Earlier this plant was placed in family Passifloraceae by Bentham and Hooker. But because it does not show many characteristics of Passifloraceae and hence Hutchinson placed it under Caricaceae.
The plants being monoecious or dioecious, the female inflorescences are one to three-flowered, while the terminal flowers are sometimes bisexual or pure female.
The flowers are pentamerous and regular.
Male flower-Calyx 5 lobed, small, petals 5, united into a slender tube, lobes contorted or valvate.
Stamens 10 in two whorls at different levels on the petals, anthers, erect, introrse.
Female flower-solitary axillay or in clusters.
Calyx as in male, petals at first connivent but finally free, no staminodes, ovary superior, sessile, one celled, unilocular, ovules many, anatropous, on parietal placentas, on 5-lines from the wall.
Style short, stigmas 5, lobed.
Fruit : A big fleshy berry.
Seeds : Many, black ovoid, endosperm and aril present.

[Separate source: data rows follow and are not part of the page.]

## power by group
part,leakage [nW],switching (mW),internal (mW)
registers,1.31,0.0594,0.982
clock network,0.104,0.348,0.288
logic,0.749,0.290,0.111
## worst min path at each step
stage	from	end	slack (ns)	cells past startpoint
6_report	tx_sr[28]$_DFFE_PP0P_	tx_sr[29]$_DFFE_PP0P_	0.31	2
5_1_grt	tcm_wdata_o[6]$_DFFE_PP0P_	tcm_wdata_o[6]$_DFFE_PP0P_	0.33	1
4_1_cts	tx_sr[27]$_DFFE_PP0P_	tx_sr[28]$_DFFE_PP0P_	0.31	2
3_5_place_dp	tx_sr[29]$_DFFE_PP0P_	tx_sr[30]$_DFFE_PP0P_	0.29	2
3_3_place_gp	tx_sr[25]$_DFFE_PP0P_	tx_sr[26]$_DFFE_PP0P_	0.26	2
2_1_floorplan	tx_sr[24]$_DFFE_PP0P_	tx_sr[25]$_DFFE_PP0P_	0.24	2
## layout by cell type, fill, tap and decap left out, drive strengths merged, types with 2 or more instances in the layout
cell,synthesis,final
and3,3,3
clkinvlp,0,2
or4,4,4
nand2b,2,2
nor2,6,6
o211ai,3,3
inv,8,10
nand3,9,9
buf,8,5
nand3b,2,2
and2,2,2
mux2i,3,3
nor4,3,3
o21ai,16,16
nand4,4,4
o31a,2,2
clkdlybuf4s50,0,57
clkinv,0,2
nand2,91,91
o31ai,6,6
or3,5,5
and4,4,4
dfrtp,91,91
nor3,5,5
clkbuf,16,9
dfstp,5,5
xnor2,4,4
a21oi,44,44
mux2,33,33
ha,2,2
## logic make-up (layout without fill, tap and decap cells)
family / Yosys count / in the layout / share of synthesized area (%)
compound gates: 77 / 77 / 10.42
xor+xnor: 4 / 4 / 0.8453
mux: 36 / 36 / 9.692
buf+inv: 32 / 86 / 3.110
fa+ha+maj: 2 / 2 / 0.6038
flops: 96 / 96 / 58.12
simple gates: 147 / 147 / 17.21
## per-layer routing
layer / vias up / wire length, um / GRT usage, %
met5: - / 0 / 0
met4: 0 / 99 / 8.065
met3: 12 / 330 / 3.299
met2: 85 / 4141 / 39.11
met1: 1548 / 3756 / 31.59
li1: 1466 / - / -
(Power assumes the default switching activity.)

Flowering and Fruiting Time : Throughout year
Significance :
Cultivated everywhere for its fruits.
The green fruit is used to make meat tender, it is also prickled.
It contains an active peptonizing ferment, called Papain, which is used in medicine and in dyspepsia.
The milky juice is employed to cure ringworm and the leaves are used to expel Guinea-worm and also applied on warts, and corns to be removed from the skin.
The ripe fruit is much used chiefly to cure digestive troubles.